Stored items:
:::::

===== src/sv/dges_pkg.sv =====
// ----------------------------------------------------------------------------
// dges_pkg
// shared types, constants and saturation helpers for the euler step block
// ----------------------------------------------------------------------------
package dges_pkg;

  localparam int QW = 32;
  localparam int UW = 31;
  localparam int DTW = 17;
  localparam int MW = 33;
  localparam int PW = 2 * MW;

  localparam logic signed [QW-1:0] COLLIDE_VY = -32'sd590;
  localparam logic [UW-1:0] INV_MASS_RST = 31'd65536;
  localparam logic signed [QW-1:0] GRAVITY_RST = -32'sd642253;
  localparam logic [UW-1:0] DRAG_RST = 31'd0;
  localparam logic [63:0] SQRT_BIT0 = 64'h4000_0000_0000_0000;

  typedef enum logic [1:0] {
    REG_INV_MASS = 2'd0,
    REG_GRAVITY  = 2'd1,
    REG_DRAG     = 2'd2,
    REG_NONE     = 2'd3
  } reg_idx_t;

  typedef enum logic [4:0] {
    OP_NONE,
    OP_LOAD,
    OP_CLR_SUM,
    OP_MUL_SQ,
    OP_ADD_SQ,
    OP_SQRT_INIT,
    OP_SQRT_STEP,
    OP_SAVE_LEN,
    OP_SAVE_SPEED,
    OP_MUL_P,
    OP_SAVE_P,
    OP_MUL_MAG,
    OP_SAVE_MAG,
    OP_MUL_DRAG,
    OP_DIV_INIT,
    OP_DIV_STEP,
    OP_SAVE_DRAG,
    OP_MUL_ACC,
    OP_SAVE_ACC,
    OP_MUL_DV,
    OP_ADD_VEL,
    OP_MUL_DS,
    OP_ADD_POS,
    OP_OUT
  } dp_op_t;

  typedef struct packed {
    dp_op_t     op;
    logic [1:0] lane;
  } dp_cmd_t;

  typedef struct packed {
    logic out_busy;
  } dp_stat_t;

  typedef enum logic [4:0] {
    ST_IDLE,
    ST_SQ_CLR,
    ST_SQ_MUL,
    ST_SQ_ADD,
    ST_SQRT_INIT,
    ST_SQRT_STEP,
    ST_SQRT_DONE,
    ST_P_MUL,
    ST_P_SAVE,
    ST_MAG_MUL,
    ST_MAG_SAVE,
    ST_DR_MUL,
    ST_DIV_INIT,
    ST_DIV_STEP,
    ST_DR_SAVE,
    ST_A_MUL,
    ST_A_SAVE,
    ST_DV_MUL,
    ST_V_ADD,
    ST_DS_MUL,
    ST_POS_ADD,
    ST_OUT
  } ctl_state_t;

  function automatic logic signed [QW-1:0] sat32_shr16(input logic signed [PW-1:0] p);
    logic signed [PW-17:0] s;
    s = p[PW-1:16];
    if (s[PW-17:QW-1] == '0 || s[PW-17:QW-1] == '1) begin
      return s[QW-1:0];
    end else if (s[PW-17]) begin
      return {1'b1, {(QW-1){1'b0}}};
    end else begin
      return {1'b0, {(QW-1){1'b1}}};
    end
  endfunction

  function automatic logic [UW-1:0] sat31_shr16(input logic signed [PW-1:0] p);
    if (p[PW-1:UW+16] != '0) begin
      return {UW{1'b1}};
    end else begin
      return p[UW+15:16];
    end
  endfunction

  function automatic logic signed [QW-1:0] sat32_add(input logic signed [QW-1:0] a,
                                                    input logic signed [QW-1:0] b);
    logic signed [QW:0] s;
    s = {a[QW-1], a} + {b[QW-1], b};
    if (s[QW] != s[QW-1]) begin
      return s[QW] ? {1'b1, {(QW-1){1'b0}}} : {1'b0, {(QW-1){1'b1}}};
    end else begin
      return s[QW-1:0];
    end
  endfunction

endpackage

:::::

Try it ->
Down to the last line, copy the entries above exactly.

Your response ->
===== src/sv/dges_pkg.sv =====
// ----------------------------------------------------------------------------
// dges_pkg
// shared types, constants and saturation helpers for the euler step block
// ----------------------------------------------------------------------------
package dges_pkg;

  localparam int QW = 32;
  localparam int UW = 31;
  localparam int DTW = 17;
  localparam int MW = 33;
  localparam int PW = 2 * MW;

  localparam logic signed [QW-1:0] COLLIDE_VY = -32'sd590;
  localparam logic [UW-1:0] INV_MASS_RST = 31'd65536;
  localparam logic signed [QW-1:0] GRAVITY_RST = -32'sd642253;
  localparam logic [UW-1:0] DRAG_RST = 31'd0;
  localparam logic [63:0] SQRT_BIT0 = 64'h4000_0000_0000_0000;

  typedef enum logic [1:0] {
    REG_INV_MASS = 2'd0,
    REG_GRAVITY  = 2'd1,
    REG_DRAG     = 2'd2,
    REG_NONE     = 2'd3
  } reg_idx_t;

  typedef enum logic [4:0] {
    OP_NONE,
    OP_LOAD,
    OP_CLR_SUM,
    OP_MUL_SQ,
    OP_ADD_SQ,
    OP_SQRT_INIT,
    OP_SQRT_STEP,
    OP_SAVE_LEN,
    OP_SAVE_SPEED,
    OP_MUL_P,
    OP_SAVE_P,
    OP_MUL_MAG,
    OP_SAVE_MAG,
    OP_MUL_DRAG,
    OP_DIV_INIT,
    OP_DIV_STEP,
    OP_SAVE_DRAG,
    OP_MUL_ACC,
    OP_SAVE_ACC,
    OP_MUL_DV,
    OP_ADD_VEL,
    OP_MUL_DS,
    OP_ADD_POS,
    OP_OUT
  } dp_op_t;

  typedef struct packed {
    dp_op_t     op;
    logic [1:0] lane;
  } dp_cmd_t;

  typedef struct packed {
    logic out_busy;
  } dp_stat_t;

  typedef enum logic [4:0] {
    ST_IDLE,
    ST_SQ_CLR,
    ST_SQ_MUL,
    ST_SQ_ADD,
    ST_SQRT_INIT,
    ST_SQRT_STEP,
    ST_SQRT_DONE,
    ST_P_MUL,
    ST_P_SAVE,
    ST_MAG_MUL,
    ST_MAG_SAVE,
    ST_DR_MUL,
    ST_DIV_INIT,
    ST_DIV_STEP,
    ST_DR_SAVE,
    ST_A_MUL,
    ST_A_SAVE,
    ST_DV_MUL,
    ST_V_ADD,
    ST_DS_MUL,
    ST_POS_ADD,
    ST_OUT
  } ctl_state_t;

  function automatic logic signed [QW-1:0] sat32_shr16(input logic signed [PW-1:0] p);
    logic signed [PW-17:0] s;
    s = p[PW-1:16];
    if (s[PW-17:QW-1] == '0 || s[PW-17:QW-1] == '1) begin
      return s[QW-1:0];
    end else if (s[PW-17]) begin
      return {1'b1, {(QW-1){1'b0}}};
    end else begin
      return {1'b0, {(QW-1){1'b1}}};
    end
  endfunction

  function automatic logic [UW-1:0] sat31_shr16(input logic signed [PW-1:0] p);
    if (p[PW-1:UW+16] != '0) begin
      return {UW{1'b1}};
    end else begin
      return p[UW+15:16];
    end
  endfunction

  function automatic logic signed [QW-1:0] sat32_add(input logic signed [QW-1:0] a,
                                                    input logic signed [QW-1:0] b);
    logic signed [QW:0] s;
    s = {a[QW-1], a} + {b[QW-1], b};
    if (s[QW] != s[QW-1]) begin
      return s[QW] ? {1'b1, {(QW-1){1'b0}}} : {1'b0, {(QW-1){1'b1}}};
    end else begin
      return s[QW-1:0];
    end
  endfunction

endpackage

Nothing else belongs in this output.